Por Pablo Bassi | “También reparamos lo que tiene que ver con la dignidad del trabajador público y del trabajador estatal, porque muchas veces ha sido víctima de la burla, ridiculización y de la humillación, y muchas veces se eligió al trabajador público como el chivo expiatorio, el culpable, el victimario que produjo la crisis estructural que sufrió el Estado argentino”, pronunció aquel 11 de noviembre de 1992, en la Cámara de Diputados, Carlos «Chacho» Álvarez, en representación del interbloque de ocho diputados que habían roto con el PJ, entre ellos Germán Abdala.

Minutos después, 131 legisladores aprobaron por mayoría la Ley 24.185 de Convenciones Colectivas de Trabajo para la Administración Pública Nacional, que un año antes había sido votada en el Senado.
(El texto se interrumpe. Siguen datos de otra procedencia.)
<file path="config.mk">
export PLATFORM = sky130hd
export DESIGN_NAME = mac_stream_engine
export DESIGN_NICKNAME = d
export VERILOG_FILES = /design/src/rtl/mac_pkg.sv /design/src/rtl/mac_round_sat.sv /design/src/rtl/mac_stream_engine.sv
export SDC_FILE = /design/constraint.sdc
export NUM_CORES = 1
export LEC_CHECK = 0
export ABC_AREA = 0
export BUFFER_PORTS_ARGS = -buffer_cell sky130_fd_sc_hd__buf_4
export CAP_MARGIN = 0
export CORE_UTILIZATION = 45
export CTS_CLUSTER_SIZE = 24
export DETAILED_ROUTE_END_ITERATION = 8
export PLACE_DENSITY = 0.67
export SYNTH_ARGS = -nofsm -noshare
export SYNTH_HDL_FRONTEND = slang
export SYNTH_SLANG_ARGS = --single-unit
</file>
<file path="constraint.sdc">
create_clock -name clk -period 14.67 [get_ports clk]
set_clock_uncertainty 0.05 [all_clocks]
set_input_delay 0.7335 -clock clk [delete_from_list [all_inputs] [get_ports clk]]
set_output_delay 0.7335 -clock clk [all_outputs]
set_load 0.01 [all_outputs]
</file>
`src/rtl/psmac_pkg.sv`:
```
`default_nettype none
// ============================================================================
//  Module      : psmac_pkg
//  Description : Shared types, default widths and saturation-limit helpers
//                for the precision-scalable MAC accumulator family.
//  Revision    : 1.0 - initial release
// ============================================================================
package psmac_pkg;

  // Default widths: product input, accumulator/result, term count
  localparam int IN_W_DEF  = 16;
  localparam int ACC_W_DEF = 32;
  localparam int LEN_W_DEF = 10;

  // Job sequencing states
  typedef enum logic [1:0] {
    IDLE  = 2'd0,
    ACCUM = 2'd1,
    DONE  = 2'd2
  } state_t;

  // Largest signed value representable in acc_w bits, as a 64-bit pattern.
  // Callers keep the low acc_w bits.
  function automatic logic [63:0] sat_max(input int acc_w);
    return (64'd1 << (acc_w - 1)) - 64'd1;
  endfunction

  // Smallest signed value representable in acc_w bits. The low acc_w bits
  // of the complement of the maximum are 1000...0.
  function automatic logic [63:0] sat_min(input int acc_w);
    return ~sat_max(acc_w);
  endfunction

endpackage
`default_nettype wire

```
`src/rtl/psmac_sat_add.sv`:
```
`default_nettype none
// ============================================================================
//  Module      : psmac_sat_add
//  Description : Combinational signed saturating adder. Adds a sign-extended
//                IN_W operand to an ACC_W accumulator at ACC_W+1 bits and
//                clamps to the ACC_W signed range, flagging any clamp.
//  Revision    : 1.0 - initial release
// ============================================================================
module psmac_sat_add
  import psmac_pkg::*;
#(
  parameter int IN_W  = IN_W_DEF,
  parameter int ACC_W = ACC_W_DEF
) (
  input  logic signed [ACC_W-1:0] acc,
  input  logic signed [IN_W-1:0]  addend,
  output logic signed [ACC_W-1:0] sum,
  output logic                    ovf
);

  localparam logic [63:0]      c_max64 = sat_max(ACC_W);
  localparam logic [63:0]      c_min64 = sat_min(ACC_W);
  localparam logic [ACC_W-1:0] c_max   = c_max64[ACC_W-1:0];
  localparam logic [ACC_W-1:0] c_min   = c_min64[ACC_W-1:0];

  logic signed [ACC_W:0] w_acc_ext;
  logic signed [ACC_W:0] w_add_ext;
  logic signed [ACC_W:0] w_wide;

  // One guard bit on both operands so the true sum is always representable
  assign w_acc_ext = {acc[ACC_W-1], acc};
  assign w_add_ext = {{(ACC_W + 1 - IN_W){addend[IN_W-1]}}, addend};
  assign w_wide    = w_acc_ext + w_add_ext;

  // Guard bit disagreeing with the ACC_W sign bit means the result left the
  // ACC_W range; the guard bit tells which side it left on.
  always_comb begin
    sum = w_wide[ACC_W-1:0];
    ovf = 1'b0;
    if (w_wide[ACC_W] != w_wide[ACC_W-1]) begin
      ovf = 1'b1;
      sum = w_wide[ACC_W] ? c_min : c_max;
    end
  end

endmodule
`default_nettype wire

```
`src/rtl/psmac_accumulator.sv`:
```
`default_nettype none
// ============================================================================
//  Module      : psmac_accumulator
//  Description : Accumulates a programmable number of signed products from
//                the precision-scalable multiplier into one saturated
//                dot-product result, delivered on a valid/ready port with a
//                sticky saturation flag.
//  Revision    : 1.0 - initial release
// ============================================================================
module psmac_accumulator
  import psmac_pkg::*;
#(
  parameter int IN_W  = IN_W_DEF,
  parameter int ACC_W = ACC_W_DEF,
  parameter int LEN_W = LEN_W_DEF
) (
  input  logic                    clk,
  input  logic                    rst_n,
  input  logic                    clr,
  input  logic                    start,
  input  logic [LEN_W-1:0]        len,
  input  logic                    in_valid,
  input  logic signed [IN_W-1:0]  in_data,
  output logic                    in_ready,
  output logic                    out_valid,
  output logic signed [ACC_W-1:0] out_data,
  output logic                    out_sat,
  input  logic                    out_ready,
  output logic                    busy
);

  localparam logic [LEN_W-1:0] c_one = LEN_W'(1);

  state_t                   r_state;
  logic signed [ACC_W-1:0]  r_acc;
  logic [LEN_W-1:0]         r_cnt;
  logic [LEN_W-1:0]         r_len;
  logic                     r_sat;

  state_t                   w_state_nxt;
  logic signed [ACC_W-1:0]  w_acc_nxt;
  logic [LEN_W-1:0]         w_cnt_nxt;
  logic [LEN_W-1:0]         w_len_nxt;
  logic                     w_sat_nxt;
  logic                     w_launch;
  logic signed [ACC_W-1:0]  w_sum;
  logic                     w_ovf;

  psmac_sat_add #(
    .IN_W  (IN_W),
    .ACC_W (ACC_W)
  ) u_sat_add (
    .acc    (r_acc),
    .addend (in_data),
    .sum    (w_sum),
    .ovf    (w_ovf)
  );

  // State register
  always_ff @(posedge clk or negedge rst_n) begin
    if (!rst_n) begin
      r_state <= IDLE;
    end else begin
      r_state <= w_state_nxt;
    end
  end

  // Accumulator, term counter, latched length and sticky saturation flag
  always_ff @(posedge clk or negedge rst_n) begin
    if (!rst_n) begin
      r_acc <= '0;
      r_cnt <= '0;
      r_len <= '0;
      r_sat <= 1'b0;
    end else begin
      r_acc <= w_acc_nxt;
      r_cnt <= w_cnt_nxt;
      r_len <= w_len_nxt;
      r_sat <= w_sat_nxt;
    end
  end

  // Next-state and datapath update; a job launch from IDLE or from the DONE
  // handshake shares one path, and clr overrides everything.
  always_comb begin
    w_state_nxt = r_state;
    w_acc_nxt   = r_acc;
    w_cnt_nxt   = r_cnt;
    w_len_nxt   = r_len;
    w_sat_nxt   = r_sat;
    w_launch    = 1'b0;

    case (r_state)
      IDLE: begin
        w_launch = start;
      end
      ACCUM: begin
        // in_ready is high throughout ACCUM, so in_valid alone accepts
        if (in_valid) begin
          w_acc_nxt = w_sum;
          w_sat_nxt = r_sat | w_ovf;
          w_cnt_nxt = r_cnt + c_one;
          if (r_cnt == (r_len - c_one)) begin
            w_state_nxt = DONE;
          end
        end
      end
      DONE: begin
        if (out_ready) begin
          w_state_nxt = IDLE;
          w_launch    = start;
        end
      end
      default: begin
        w_state_nxt = IDLE;
      end
    endcase

    if (w_launch) begin
      w_acc_nxt = '0;
      w_cnt_nxt = '0;
      w_sat_nxt = 1'b0;
      if (len != '0) begin
        w_len_nxt   = len;
        w_state_nxt = ACCUM;
      end else begin
        // Empty job: the zero accumulator is the result
        w_state_nxt = DONE;
      end
    end

    if (clr) begin
      w_state_nxt = IDLE;
      w_acc_nxt   = '0;
      w_cnt_nxt   = '0;
      w_sat_nxt   = 1'b0;
    end
  end

  // Outputs decode only registered state, so nothing on in_data reaches them
  assign in_ready  = (r_state == ACCUM);
  assign out_valid = (r_state == DONE);
  assign out_data  = (r_state == DONE) ? r_acc : '0;
  assign out_sat   = (r_state == DONE) ? r_sat : 1'b0;
  assign busy      = (r_state != IDLE);

endmodule
`default_nettype wire

```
Fue tarea de Abdala la elaboración y unificación de los distintos proyectos presentados por varios bloques, incluso por el Poder Ejecutivo.

La ley fue promulgada de hecho el 16 de diciembre y reglamentada el 17 de marzo siguiente. Su existencia es de suma importancia, porque desde entonces los trabajadores del Estado están habilitados a discutir su estabilidad en el empleo, remuneraciones, escalafones, condiciones de ingreso, concursos y promociones, calificaciones, régimen horario, licencias, régimen disciplinario, capacitación, extinción de la relación de empleo e indemnizaciones.

La sanción legalizó el Convenio 154 de la Organización Internacional del Trabajo celebrado en 1981 sobre el fomento de la negociación colectiva, que ya había sido ratificado en la Argentina mediante la ley 23.544.

Entre otras particularidades, la ley de convenciones colectivas obliga a las partes a negociar de buena fe, concurriendo a las audiencias en debida forma, designando negociadores idóneos y con representatividad suficiente, intercambiando la información necesaria, o realizando los esfuerzos conducentes a lograr acuerdos.

 

Versión taquigráfica

Carlos Chacho Álvarez (Grupo de los 8): “Por eso quiero afirmar la defensa y el voto positivo para este proyecto, porque todos sabemos que hoy reaparece en este recinto un hombre que trabajó sacrificadamente para que este proyecto fuera un logro para los trabajadores estatales. Estoy hablando de nuestro amigo y compañero Germán Abdala, y creo que la aprobación de este proyecto también tiene que ser un homenaje al compañero”

Guillermo Estévez Boero (Partido Socialista): “El derecho a las convenciones colectivas hace a la esencia del derecho laboral contemporáneo y, en consecuencia, se repara un retraimiento existente en la esfera del empleado público. Este proyecto produce una correcta reparación y por eso nosotros adherimos a él en general. Asimismo, nos sumamos al justiciero homenaje efectuado por el señor diputado Carlos Álvarez al militante y diputado Abdala, cuya gestión ha sido fundamental para la aprobación de este proyecto y de otras conquistas para sus compañeros”.

Héctor Gatti (Democracia Cristiana): “Esta norma realmente nos reconforta y por eso votaremos por la afirmativa. Además, adherimos al justo homenaje que se rinde al señor diputado Abdala por su lucha por los trabajadores estatales”.

Carlos Sueiro (PJ): “Quiero señalar que el presente proyecto de ley ha tenido dictamen favorable de los bloques mayoritarios en la Comisión de Legislación del Trabajo y que encuentra su origen -es necesario mencionarlo- en una tarea desarrollada por los señores diputados Cappelleri, Raimundi y Germán Abdala, quien a pesar de su dolencia se encuentra presente en el recinto para aprobar esta iniciativa”.

Alcides López (UCR): “Es importante destacar que en la elaboración de este proyecto se han tenido en cuenta –como bien lo señala el mensaje del Poder Ejecutivo- valiosos antecedentes presentados oportunamente en el Senado de la Nación por representantes de nuestro mismo signo político como el señor Brasesco y en concordancia con el proyecto del señor Britos y la importante labor desarrollada por los señores diputados Raimundi y Abdala, tarea que merece ser elogiada”.